*** RECORD SET Section Begins ***
### src/rtl/pmu_sweep_collector.sv
// ============================================================================
// Module   : pmu_sweep_collector
// Purpose  : After a traffic run, waits for all loaders to go idle, sweeps every
//            PMU counter of every node and streams them as one AXI-Stream packet.
//            Optional header word enabled by macro PMU_SWEEP_HEADER_EN.
// Revision : 1.0 - initial release
// ============================================================================
`default_nettype none

module pmu_sweep_collector #(
    parameter int N             = 16,
    parameter int PMU_REGS      = 8,
    parameter int DATA_WIDTH    = 32,
    parameter int SETTLE_CYCLES = 4
) (
    input  logic                           aclk,
    input  logic                           areset,
    input  logic                           start_i,
    input  logic [N-1:0]                   idle_i,
    output logic [N-1:0][4:0]              pmu_addr_o,
    input  logic [N-1:0][DATA_WIDTH-1:0]   pmu_data_i,
    output logic                           m_tvalid,
    input  logic                           m_tready,
    output logic [DATA_WIDTH-1:0]          m_tdata,
    output logic                           m_tlast,
    output logic                           busy_o,
    output logic                           done_o
);

    localparam int NODE_W   = (N > 1) ? $clog2(N) : 1;
    localparam int SETTLE_W = (SETTLE_CYCLES > 1) ? $clog2(SETTLE_CYCLES + 1) : 1;

    localparam logic [NODE_W-1:0]   c_LAST_NODE   = NODE_W'(N - 1);
    localparam logic [4:0]          c_LAST_REG    = 5'(PMU_REGS - 1);
    localparam logic [SETTLE_W-1:0] c_SETTLE_LAST = SETTLE_W'((SETTLE_CYCLES > 0) ? SETTLE_CYCLES - 1 : 0);

    typedef enum logic [2:0] {
        S_IDLE      = 3'd0,
        S_SETTLE    = 3'd1,
        S_WAIT_IDLE = 3'd2,
        S_ADDR      = 3'd3,
        S_CAPTURE   = 3'd4,
        S_SEND      = 3'd5,
        S_HDR       = 3'd6
    } state_t;

    state_t                r_state;
    state_t                w_state_next;
    logic [SETTLE_W-1:0]   r_settle;
    logic                  r_idle_seen;
    logic [NODE_W-1:0]     r_node;
    logic [4:0]            r_reg;
    logic [4:0]            r_addr;
    logic                  r_tvalid;
    logic [DATA_WIDTH-1:0] r_tdata;
    logic                  r_tlast;
    logic                  r_done;

    logic                  w_all_idle;
    logic                  w_qualified;
    logic                  w_reg_wrap;
    logic [4:0]            w_reg_next;
    logic [NODE_W-1:0]     w_node_next;
    logic                  w_last;

`ifdef PMU_SWEEP_HEADER_EN
    logic [15:0]           r_sweep_cnt;
    logic                  r_hdr;
`endif

    assign w_all_idle  = &idle_i;
    // Idle must be seen on two consecutive WAIT_IDLE cycles; any low sample restarts it.
    assign w_qualified = w_all_idle && r_idle_seen;
    assign w_reg_wrap  = (r_reg == c_LAST_REG);
    assign w_reg_next  = w_reg_wrap ? 5'd0 : r_reg + 5'd1;
    assign w_node_next = w_reg_wrap ? r_node + NODE_W'(1) : r_node;
    assign w_last      = (r_node == c_LAST_NODE) && w_reg_wrap;

    always_comb begin
        w_state_next = r_state;
        case (r_state)
            S_IDLE:      if (start_i) w_state_next = S_SETTLE;
            S_SETTLE:    if (r_settle == c_SETTLE_LAST) w_state_next = S_WAIT_IDLE;
            S_WAIT_IDLE: begin
                if (w_qualified) begin
`ifdef PMU_SWEEP_HEADER_EN
                    w_state_next = S_HDR;
`else
                    w_state_next = S_ADDR;
`endif
                end
            end
            S_ADDR:      w_state_next = S_CAPTURE;
            S_CAPTURE:   w_state_next = S_SEND;
            S_HDR:       w_state_next = S_SEND;
            S_SEND:      if (m_tready) w_state_next = r_tlast ? S_IDLE : S_ADDR;
            default:     w_state_next = S_IDLE;
        endcase
    end

    always_ff @(posedge aclk) begin
        if (areset) begin
            r_state     <= S_IDLE;
            r_settle    <= '0;
            r_idle_seen <= 1'b0;
            r_node      <= '0;
            r_reg       <= '0;
            r_addr      <= '0;
            r_tvalid    <= 1'b0;
            r_tdata     <= '0;
            r_tlast     <= 1'b0;
            r_done      <= 1'b0;
`ifdef PMU_SWEEP_HEADER_EN
            r_sweep_cnt <= '0;
            r_hdr       <= 1'b0;
`endif
        end else begin
            r_state     <= w_state_next;
            r_done      <= 1'b0;
            r_idle_seen <= (r_state == S_WAIT_IDLE) && w_all_idle;
            case (r_state)
                S_IDLE: begin
                    if (start_i) r_settle <= '0;
                end
                S_SETTLE: begin
                    r_settle <= r_settle + SETTLE_W'(1);
                end
                S_WAIT_IDLE: begin
                    if (w_qualified) begin
                        r_node <= '0;
                        r_reg  <= '0;
                        r_addr <= '0;
                    end
                end
`ifdef PMU_SWEEP_HEADER_EN
                S_HDR: begin
                    r_tdata  <= DATA_WIDTH'({r_sweep_cnt, 8'(N), 8'(PMU_REGS)});
                    r_tlast  <= 1'b0;
                    r_tvalid <= 1'b1;
                    r_hdr    <= 1'b1;
                end
`endif
                S_CAPTURE: begin
                    r_tdata  <= pmu_data_i[r_node];
                    r_tlast  <= w_last;
                    r_tvalid <= 1'b1;
                end
                S_SEND: begin
                    if (m_tready) begin
                        r_tvalid <= 1'b0;
                        r_tlast  <= 1'b0;
`ifdef PMU_SWEEP_HEADER_EN
                        if (r_hdr) begin
                            r_hdr <= 1'b0;
                        end else if (r_tlast) begin
                            r_done      <= 1'b1;
                            r_sweep_cnt <= r_sweep_cnt + 16'd1;
                        end else begin
                            r_reg  <= w_reg_next;
                            r_node <= w_node_next;
                            r_addr <= w_reg_next;
                        end
`else
                        if (r_tlast) begin
                            r_done <= 1'b1;
                        end else begin
                            r_reg  <= w_reg_next;
                            r_node <= w_node_next;
                            r_addr <= w_reg_next;
                        end
`endif
                    end
                end
                default: ;
            endcase
        end
    end

    assign pmu_addr_o = {N{r_addr}};
    assign m_tvalid   = r_tvalid;
    assign m_tdata    = r_tdata;
    assign m_tlast    = r_tlast;
    assign done_o     = r_done;
    assign busy_o     = (r_state != S_IDLE);

endmodule

`default_nettype wire
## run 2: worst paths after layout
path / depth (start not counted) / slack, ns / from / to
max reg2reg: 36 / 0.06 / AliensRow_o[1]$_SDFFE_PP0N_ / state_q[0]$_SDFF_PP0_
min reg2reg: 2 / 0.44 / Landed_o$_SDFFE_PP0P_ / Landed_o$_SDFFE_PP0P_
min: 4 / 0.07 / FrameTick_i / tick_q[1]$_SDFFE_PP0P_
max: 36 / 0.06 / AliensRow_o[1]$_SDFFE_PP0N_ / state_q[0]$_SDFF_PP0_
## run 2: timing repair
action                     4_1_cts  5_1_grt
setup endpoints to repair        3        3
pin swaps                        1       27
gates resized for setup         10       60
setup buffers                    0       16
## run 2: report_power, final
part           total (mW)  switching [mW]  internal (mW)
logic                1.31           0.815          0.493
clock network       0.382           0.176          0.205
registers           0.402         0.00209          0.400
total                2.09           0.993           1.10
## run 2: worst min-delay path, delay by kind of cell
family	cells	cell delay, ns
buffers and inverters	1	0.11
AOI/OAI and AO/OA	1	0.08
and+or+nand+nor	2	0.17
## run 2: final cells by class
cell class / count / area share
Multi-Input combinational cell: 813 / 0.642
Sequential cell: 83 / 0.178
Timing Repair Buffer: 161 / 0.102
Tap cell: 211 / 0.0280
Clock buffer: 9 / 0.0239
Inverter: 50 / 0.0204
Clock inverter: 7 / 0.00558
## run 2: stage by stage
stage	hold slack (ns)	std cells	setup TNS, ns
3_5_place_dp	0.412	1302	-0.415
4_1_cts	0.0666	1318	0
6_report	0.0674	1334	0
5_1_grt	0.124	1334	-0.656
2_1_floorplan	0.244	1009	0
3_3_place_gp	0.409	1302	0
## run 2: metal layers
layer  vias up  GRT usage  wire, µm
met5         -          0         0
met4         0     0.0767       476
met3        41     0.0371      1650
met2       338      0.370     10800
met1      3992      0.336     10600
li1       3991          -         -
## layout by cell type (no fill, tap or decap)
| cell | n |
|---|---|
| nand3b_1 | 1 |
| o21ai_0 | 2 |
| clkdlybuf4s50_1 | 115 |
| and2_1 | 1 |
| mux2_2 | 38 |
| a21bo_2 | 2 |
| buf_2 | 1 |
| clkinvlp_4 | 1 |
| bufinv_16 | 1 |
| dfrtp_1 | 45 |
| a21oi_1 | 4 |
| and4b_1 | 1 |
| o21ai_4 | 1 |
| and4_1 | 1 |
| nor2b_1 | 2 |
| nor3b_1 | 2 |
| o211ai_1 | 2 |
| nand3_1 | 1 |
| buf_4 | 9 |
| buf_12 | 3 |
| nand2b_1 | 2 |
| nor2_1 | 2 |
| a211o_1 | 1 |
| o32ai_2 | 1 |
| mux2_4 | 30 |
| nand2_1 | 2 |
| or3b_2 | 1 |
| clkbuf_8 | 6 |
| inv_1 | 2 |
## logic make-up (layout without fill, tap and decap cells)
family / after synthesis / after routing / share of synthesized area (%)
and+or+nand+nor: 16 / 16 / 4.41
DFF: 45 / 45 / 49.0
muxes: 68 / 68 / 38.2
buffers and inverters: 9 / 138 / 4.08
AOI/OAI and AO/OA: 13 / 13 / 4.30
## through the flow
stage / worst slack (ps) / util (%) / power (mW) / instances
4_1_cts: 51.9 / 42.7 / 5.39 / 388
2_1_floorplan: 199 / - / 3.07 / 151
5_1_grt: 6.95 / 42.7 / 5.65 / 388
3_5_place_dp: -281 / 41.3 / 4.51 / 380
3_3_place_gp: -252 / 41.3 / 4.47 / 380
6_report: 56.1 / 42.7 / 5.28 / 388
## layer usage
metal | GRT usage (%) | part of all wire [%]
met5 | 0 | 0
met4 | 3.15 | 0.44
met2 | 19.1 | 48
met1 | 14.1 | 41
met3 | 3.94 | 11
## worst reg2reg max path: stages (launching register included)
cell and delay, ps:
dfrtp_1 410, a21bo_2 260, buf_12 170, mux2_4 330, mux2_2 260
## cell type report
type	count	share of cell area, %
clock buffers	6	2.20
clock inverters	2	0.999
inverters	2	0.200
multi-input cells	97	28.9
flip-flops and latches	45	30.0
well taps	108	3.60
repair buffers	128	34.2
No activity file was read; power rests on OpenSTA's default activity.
===== src/rtl/usart_pkg.sv =====
// Shared USART definitions: parity modes, FSM state encoding, baud math
// and the legal-parameter check used by both the transmitter and receiver.
package usart_pkg;

  localparam int PAR_NONE = 0;
  localparam int PAR_ODD  = 1;
  localparam int PAR_EVEN = 2;

  // Wide enough to count up to 9 data bits or 2 stop bits.
  localparam int BIT_CNT_W = 4;

  typedef enum logic [2:0] {
    ST_IDLE,
    ST_START,
    ST_DATA,
    ST_PARITY,
    ST_STOP
  } usart_state_e;

  function automatic int clks_per_bit(input longint clk_freq, input longint baud_rate);
    return int'(clk_freq / baud_rate);
  endfunction

  function automatic bit usart_params_ok(input int cpb, input int data_bit,
                                         input int parity, input int stop_bits);
    return (cpb >= 2) && (data_bit >= 5) && (data_bit <= 9) &&
           (parity >= PAR_NONE) && (parity <= PAR_EVEN) &&
           (stop_bits >= 1) && (stop_bits <= 2);
  endfunction

endpackage


===== src/rtl/usart_baud_gen.sv =====
// Bit-period counter: ticks on the last cycle of every CLKS_PER_BIT-cycle
// period; a clear holds it at zero so the next period starts cleanly.
module usart_baud_gen #(
  parameter int CLKS_PER_BIT = 868
) (
  input  logic clk,
  input  logic reset,
  input  logic i_clear,
  output logic o_tick
);

  localparam int CNT_W = $clog2(CLKS_PER_BIT);
  localparam logic [CNT_W-1:0] LAST = CNT_W'(CLKS_PER_BIT - 1);

  logic [CNT_W-1:0] r_cnt;

  always_ff @(posedge clk) begin
    if (!reset || i_clear || (r_cnt == LAST)) begin
      r_cnt <= '0;
    end else begin
      r_cnt <= r_cnt + 1'b1;
    end
  end

  assign o_tick = (r_cnt == LAST);

endmodule


===== src/rtl/usart_tx.sv =====
// USART transmitter: accepts a word on valid/ready and shifts out
// start, data LSB first, optional parity and stop bit(s) on a registered tx.
module usart_tx
  import usart_pkg::*;
#(
  parameter int CLK_FREQ  = 100000000,
  parameter int BAUD_RATE = 115200,
  parameter int DATA_BIT  = 8,
  parameter int PARITY    = 0,
  parameter int STOP_BITS = 1
) (
  input  logic                clk,
  input  logic                reset,
  input  logic [DATA_BIT-1:0] tx_data,
  input  logic                tx_valid,
  output logic                tx_ready,
  output logic                tx,
  output logic                tx_busy,
  output logic                tx_done,
  output usart_state_e        o_dbg_state
);

  localparam int CPB = clks_per_bit(CLK_FREQ, BAUD_RATE);
  localparam logic [BIT_CNT_W-1:0] LAST_DATA = BIT_CNT_W'(DATA_BIT - 1);
  localparam logic [BIT_CNT_W-1:0] LAST_STOP = BIT_CNT_W'(STOP_BITS - 1);

  generate
    if (!usart_params_ok(CPB, DATA_BIT, PARITY, STOP_BITS)) begin : g_param_err
      $error("usart_tx: illegal parameter set");
    end
  endgenerate

  // Handshake: a word is accepted at a rising edge where tx_valid && tx_ready;
  // tx_ready is high only in IDLE while reset is released.
  usart_state_e          r_state;
  logic                  r_tx;
  logic                  r_busy;
  logic                  r_done;
  logic                  r_par;
  logic [DATA_BIT-1:0]   r_shift;
  logic [BIT_CNT_W-1:0]  r_bit_cnt;
  logic                  w_tick;
  logic                  w_accept;
  logic                  w_clear;

  assign tx_ready    = (r_state == ST_IDLE) && reset;
  assign w_accept    = tx_valid && tx_ready;
  assign w_clear     = (r_state == ST_IDLE);
  assign tx          = r_tx;
  assign tx_busy     = r_busy;
  assign tx_done     = r_done;
  assign o_dbg_state = r_state;

  usart_baud_gen #(.CLKS_PER_BIT(CPB)) u_baud (
    .clk     (clk),
    .reset   (reset),
    .i_clear (w_clear),
    .o_tick  (w_tick)
  );

  always_ff @(posedge clk) begin
    if (!reset) begin
      r_state   <= ST_IDLE;
      r_tx      <= 1'b1;
      r_busy    <= 1'b0;
      r_done    <= 1'b0;
      r_par     <= 1'b0;
      r_shift   <= '0;
      r_bit_cnt <= '0;
    end else begin
      r_done <= 1'b0;
      case (r_state)
        ST_IDLE: begin
          r_tx <= 1'b1;
          if (w_accept) begin
            r_state   <= ST_START;
            r_tx      <= 1'b0;
            r_busy    <= 1'b1;
            r_shift   <= tx_data;
            r_par     <= (PARITY == PAR_ODD) ? ~^tx_data : ^tx_data;
            r_bit_cnt <= '0;
          end
        end
        ST_START: begin
          if (w_tick) begin
            r_state   <= ST_DATA;
            r_tx      <= r_shift[0];
            r_bit_cnt <= '0;
          end
        end
        ST_DATA: begin
          if (w_tick) begin
            r_shift <= r_shift >> 1;
            if (r_bit_cnt == LAST_DATA) begin
              r_bit_cnt <= '0;
              if (PARITY != PAR_NONE) begin
                r_state <= ST_PARITY;
                r_tx    <= r_par;
              end else begin
                r_state <= ST_STOP;
                r_tx    <= 1'b1;
              end
            end else begin
              r_bit_cnt <= r_bit_cnt + 1'b1;
              r_tx      <= r_shift[1];
            end
          end
        end
        ST_PARITY: begin
          if (w_tick) begin
            r_state   <= ST_STOP;
            r_tx      <= 1'b1;
            r_bit_cnt <= '0;
          end
        end
        ST_STOP: begin
          r_tx <= 1'b1;
          if (w_tick) begin
            if (r_bit_cnt == LAST_STOP) begin
              r_state   <= ST_IDLE;
              r_busy    <= 1'b0;
              r_done    <= 1'b1;
              r_bit_cnt <= '0;
            end else begin
              r_bit_cnt <= r_bit_cnt + 1'b1;
            end
          end
        end
        default: begin
          r_state <= ST_IDLE;
          r_tx    <= 1'b1;
          r_busy  <= 1'b0;
        end
      endcase
    end
  end

endmodule

===== config.mk =====
export PLATFORM = sky130hd
export DESIGN_NAME = usart_tx
export DESIGN_NICKNAME = d
export VERILOG_FILES = /design/src/rtl/usart_pkg.sv /design/src/rtl/usart_baud_gen.sv /design/src/rtl/usart_tx.sv
export SDC_FILE = /design/constraint.sdc
export NUM_CORES = 1
export LEC_CHECK = 0
export ABC_AREA = 1
export CORE_ASPECT_RATIO = 0.7
export CORE_MARGIN = 10
export CORE_UTILIZATION = 35
export DETAILED_ROUTE_END_ITERATION = 12
export HOLD_SLACK_MARGIN = 0.08
export SYNTH_ARGS = -nofsm -noshare
export SYNTH_HDL_FRONTEND = slang
export SYNTH_SLANG_ARGS = --single-unit
export TNS_END_PERCENT = 5

===== constraint.sdc =====
create_clock -name clk -period 1.55 [get_ports clk]
set_input_delay 0.31 -clock clk [delete_from_list [all_inputs] [get_ports clk]]
set_output_delay 0.31 -clock clk [all_outputs]
set_load 0.02 [all_outputs]

==> results.json <==
{
  "seqCellArea_um2": 562,
  "ir_drop_uv": 716,
  "power_per_cell_area_nw_per_um2": 1550,
  "htree_levels": 1,
  "cp_cell_sequence": "clkdlybuf4s50_1",
  "rsz0062_at_grt": "true",
  "drc": 0,
  "grt_pass1_vias": 1307,
  "portBuffers": 17,
  "ios": 18,
  "worstSetupStartpointType": "flop",
  "clkSinkCount": 28,
  "cts_root_buf": "clkbuf_8",
  "vias": 1368,
  "via_per_inst": 4.44,
  "grt_antenna_before_repair": 0,
  "multi_input_area_um2": 788,
  "hold_ws_ps": 461,
  "yosysUniqueCellTypes": 24,
  "r2r-start": "u_baud.r_cnt[1]",
  "max_stage_delay_ps": 590,
  "endpoint_kind": "primary output",
  "yosysSeqAreaShare_pct": 38.7,
  "hold_violations": 0,
  "core_um2": 3950,
  "post_drt_wl_per_cell_um": 10.6,
  "netlist_area_um2": 1450,
  "area_growth_syn_to_layout_pct": 29.1,
  "worst-path-stages": 1,
  "cts_tree": "yes",
  "power_uw": 2900,
  "start_util_pct": 36.7,
  "first_iter_violations": 57,
  "cp_top_family": "buffers and inverters",
  "drt_pass1_iterations": 4,
  "crit_type": "flop to primary output",
  "critical_path.slowest_cell": "clkdlybuf4s50_1",
  "placementRows": 19,
  "grtUsageTotal_pct": 9.75,
  "antenna_cells": 0,
  "leakage_uw": 0.000870,
  "final_util_pct": 47.4,
  "syn-instance-count": 218,
  "min_period_ps": 1480,
  "clk_pin_slew_ps": 90,
  "holdCritPathClass": "flop to flop",
  "grt_pass1_wl_um": 5840,
  "yosysWarnings": 0,
  "finalWorstSetupSlack_ps": 71.5,
  "ant_nets": 0,
  "max_freq_mhz": 676,
  "routed_wl_um": 3270,
  "die-area_um2": 7150,
  "grt_overflow": 0,
  "cts_buffers": 3,
  "worst_pin_slew_ps": 334,
  "postSynthAreaPerCell_um2": 6.65,
  "dp_hpwl_um": 2560,
  "cp.arrival_ps": 1170,
  "path_buf_inv": 1,
  "syn_nets": 232,
  "clockBufferDepth": 2,
  "maxCapViolCount": 0,
  "reg2reg_depth": 8,
  "cp_max_fo": 1,
  "fillCellCount": 435,
  "hp-start": "tx_busy",
  "status": "finished clean",
  "setup_viol": 0,
  "ys_ff_latch": 28,
  "die_h_um": 73.8,
  "insertion_delay_ps": 270,
  "fin_skew_ps": 3.58,
  "critPathRequiredTime_ps": 1240,
  "worstHoldEndpoint": "tx_busy",
  "fin_nets": 272,
  "worstHoldPathCells": 2,
  "fin_crit_sh_pct": 95.4,
  "grt_max_degree": 15,
  "setup-tns-final_ps": 0,
  "max_slew_margin_pct": 77.6,
  "place_ws_ps": -400,
  "gp_congestion": 0.825,
  "reg2reg_slack_ps": 100,
  "drive_above_1_share_pct": 18.0,
  "r2r_end": "r_shift[2]",
  "maxSlewViolCount": 0,
  "fp.dieW_um": 96.9
}
==> placed cells by master (no fill, tap or decap), drive strengths merged <==
cell type and n:
nand2 63, nor2 47, dfxtp 28, inv 25
buf 20, o21ai 15, nand3 13, clkdlybuf4s50 11
a21oi 9, dlygate4sd2 4, nand4 3, or2 3
ha 3, clkbuf 3, nor3 2, xor2 2
xnor2 1, nor3b 1, clkinv 1, a31oi 1
dlymetal6s2s 1
==> per-layer routing <==
| metal | GRT usage (%) | wire, um | part of all wire [%] |
|---|---|---|---|
| met1 | 12.8 | 1750 | 54 |
| met2 | 14.7 | 1330 | 41 |
| met3 | 3.46 | 166 | 5.1 |
| met4 | 2.61 | 21 | 0.64 |
| met5 | 0 | 0 | 0 |
==> synth_stat cells <==
| master | number | area, um^2 |
|---|---|---|
| nand4_1 | 3 | 18.8 |
| buf_2 | 1 | 5.00 |
| nand2_1 | 59 | 221 |
| or2_2 | 3 | 18.8 |
| nor2_2 | 6 | 37.5 |
| inv_1 | 23 | 86.3 |
| clkinv_4 | 1 | 8.76 |
| dfxtp_1 | 28 | 561 |
| o21ai_1 | 3 | 15.0 |
| nor2_1 | 41 | 154 |
| a31oi_1 | 1 | 6.26 |
| nand3_4 | 1 | 17.5 |
| nand2_2 | 2 | 12.5 |
| inv_2 | 2 | 7.51 |
| nand3_2 | 1 | 10.0 |
| a21oi_1 | 9 | 45.0 |
| xor2_1 | 2 | 17.5 |
| nor3_1 | 2 | 10.0 |
| ha_1 | 3 | 37.5 |
| nor3b_2 | 1 | 12.5 |
| nand3_1 | 11 | 55.1 |
| xnor2_1 | 1 | 8.76 |
| o21ai_0 | 12 | 60.1 |
| nand2_4 | 2 | 22.5 |
==> cell families after synthesis <==
kind of cell | after synthesis | synth area share (%)
buffers and inverters | 27 | 7.43
adders and majority gates | 3 | 2.59
DFF | 28 | 38.7
and+or+nand+nor | 132 | 40.8
AOI/OAI and AO/OA | 25 | 8.72
xor gates and xnor gates | 3 | 1.81
==> worst reg2reg max path, stage by stage, from the launching register on <==
cell and delay (ps):
dfxtp_1 360, ha_1 200, nand2_1 90, nor2_2 120, nand2_2 120, nand2_4 130
nand2_4 110, o21ai_0 180, nor2_1 50
==> where the power goes <==
group | switching [uW] | internal [uW] | leakage (uW)
registers | 109 | 909 | 0.000229
logic | 900 | 600 | 0.000619
clock network | 208 | 174 | 0.0000216
total | 1220 | 1680 | 0.000870
==> stage by stage <==
step | cells | cell area, um^2
after floorplan | 218 | 1450
after global placement | 302 | 1800
after detailed placement | 302 | 1800
after CTS | 305 | 1830
after global routing | 308 | 1870
final | 308 | 1870
==> cell type report <==
type / count / share of cell area, %
Clock buffer: 3 / 2.21
Inverter: 26 / 5.48
Multi-Input combinational cell: 163 / 42.1
Sequential cell: 28 / 30.0
Tap cell: 52 / 3.48
Timing Repair Buffer: 36 / 16.7
==> how the worst max path moves through the flow <==
stage                     from        endpoint  slack, ps
3_3_place_gp             reset        tx_ready       -420
6_report               tx_done         tx_done         70
3_5_place_dp             reset        tx_ready       -400
2_1_floorplan   o_dbg_state[0]  o_dbg_state[0]        170
5_1_grt        u_baud.r_cnt[0]      r_shift[5]        -30
4_1_cts                  reset      r_shift[4]         10
==> state kept, by name, indices dropped and copies added, names as in the netlist <==
register	cells
tx_done	1
o_dbg_state	3
r_bit_cnt	4
tx_busy	1
u_baud.r_cnt	10
tx	1
r_shift	8
==> what timing repair did <==
item | in CTS | in global routing
gates resized for setup | 8 | 9
hold buffers | 0 | 0
endpoints found under the setup margin | 5 | 15
setup buffers | 0 | 3
(Power assumes the default switching activity.)
File: src/rtl/multi_lane_adder_acc.sv
// Multi-lane unsigned add/sub/accumulate unit with a one-deep valid/ready output register.
// Lanes are fully independent; SAT selects wrap-around or clamping arithmetic.
module multi_lane_adder_acc #(
  parameter int WIDTH = 2,
  parameter int LANES = 4,
  parameter int SAT   = 0
) (
  input  logic                     clk,
  input  logic                     reset,
  input  logic                     ena,
  input  logic                     in_valid,
  output logic                     in_ready,
  input  logic [1:0]               mode,
  input  logic [LANES*WIDTH-1:0]   op_a,
  input  logic [LANES*WIDTH-1:0]   op_b,
  output logic                     out_valid,
  input  logic                     out_ready,
  output logic [LANES*WIDTH-1:0]   sum,
  output logic [LANES-1:0]         carry
);

  localparam logic [1:0] MODE_ADD = 2'b00;
  localparam logic [1:0] MODE_SUB = 2'b01;
  localparam logic [1:0] MODE_ACC = 2'b10;
  localparam logic [1:0] MODE_CLR = 2'b11;

  // Returns {carry, result}; saturates to all-ones on overflow when SAT is set.
  function automatic logic [WIDTH:0] add_lane(input logic [WIDTH-1:0] a,
                                               input logic [WIDTH-1:0] b);
    logic [WIDTH:0] full;
    full = {1'b0, a} + {1'b0, b};
    if ((SAT != 0) && full[WIDTH]) begin
      full[WIDTH-1:0] = {WIDTH{1'b1}};
    end
    return full;
  endfunction

  // Returns {borrow, result}; the extra bit of the wide difference is the borrow.
  function automatic logic [WIDTH:0] sub_lane(input logic [WIDTH-1:0] a,
                                               input logic [WIDTH-1:0] b);
    logic [WIDTH:0] full;
    full = {1'b0, a} - {1'b0, b};
    if ((SAT != 0) && full[WIDTH]) begin
      full[WIDTH-1:0] = '0;
    end
    return full;
  endfunction

  logic                   out_valid_q, out_valid_d;
  logic [LANES*WIDTH-1:0] sum_q, sum_d;
  logic [LANES-1:0]       carry_q, carry_d;
  logic [LANES*WIDTH-1:0] acc_q, acc_d;
  logic                   accept;

  assign in_ready  = reset || !out_valid_q || out_ready;
  assign accept    = in_valid && in_ready && ena;
  assign out_valid = out_valid_q;
  assign sum       = sum_q;
  assign carry     = carry_q;

  always_comb begin
    logic [WIDTH:0] lane_res;
    out_valid_d = out_valid_q;
    sum_d       = sum_q;
    carry_d     = carry_q;
    acc_d       = acc_q;
    lane_res    = '0;
    if (ena) begin
      if (accept) begin
        out_valid_d = 1'b1;
        for (int i = 0; i < LANES; i++) begin
          unique case (mode)
            MODE_ADD: lane_res = add_lane(op_a[i*WIDTH +: WIDTH], op_b[i*WIDTH +: WIDTH]);
            MODE_SUB: lane_res = sub_lane(op_a[i*WIDTH +: WIDTH], op_b[i*WIDTH +: WIDTH]);
            MODE_ACC: lane_res = add_lane(acc_q[i*WIDTH +: WIDTH], op_a[i*WIDTH +: WIDTH]);
            MODE_CLR: lane_res = '0;
            default:  lane_res = '0;
          endcase
          sum_d[i*WIDTH +: WIDTH] = lane_res[WIDTH-1:0];
          carry_d[i]              = lane_res[WIDTH];
          if (mode == MODE_ACC || mode == MODE_CLR) begin
            acc_d[i*WIDTH +: WIDTH] = lane_res[WIDTH-1:0];
          end
        end
      end else if (out_ready) begin
        // Result consumed with nothing new behind it; data is left as-is.
        out_valid_d = 1'b0;
      end
    end
  end

  always_ff @(posedge clk) begin
    if (reset) begin
      out_valid_q <= 1'b0;
      sum_q       <= '0;
      carry_q     <= '0;
      acc_q       <= '0;
    end else begin
      out_valid_q <= out_valid_d;
      sum_q       <= sum_d;
      carry_q     <= carry_d;
      acc_q       <= acc_d;
    end
  end

endmodule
*** RECORD SET Section Ends ***
§ ACTION ITEM
In the data above, which lines lie between the line with "## run 2: worst paths after layout" and the line with "min reg2reg: 2", inclusive? Print those lines exactly and nothing else.

§ ANSWER SPACE
## run 2: worst paths after layout
path / depth (start not counted) / slack, ns / from / to
max reg2reg: 36 / 0.06 / AliensRow_o[1]$_SDFFE_PP0N_ / state_q[0]$_SDFF_PP0_
min reg2reg: 2 / 0.44 / Landed_o$_SDFFE_PP0P_ / Landed_o$_SDFFE_PP0P_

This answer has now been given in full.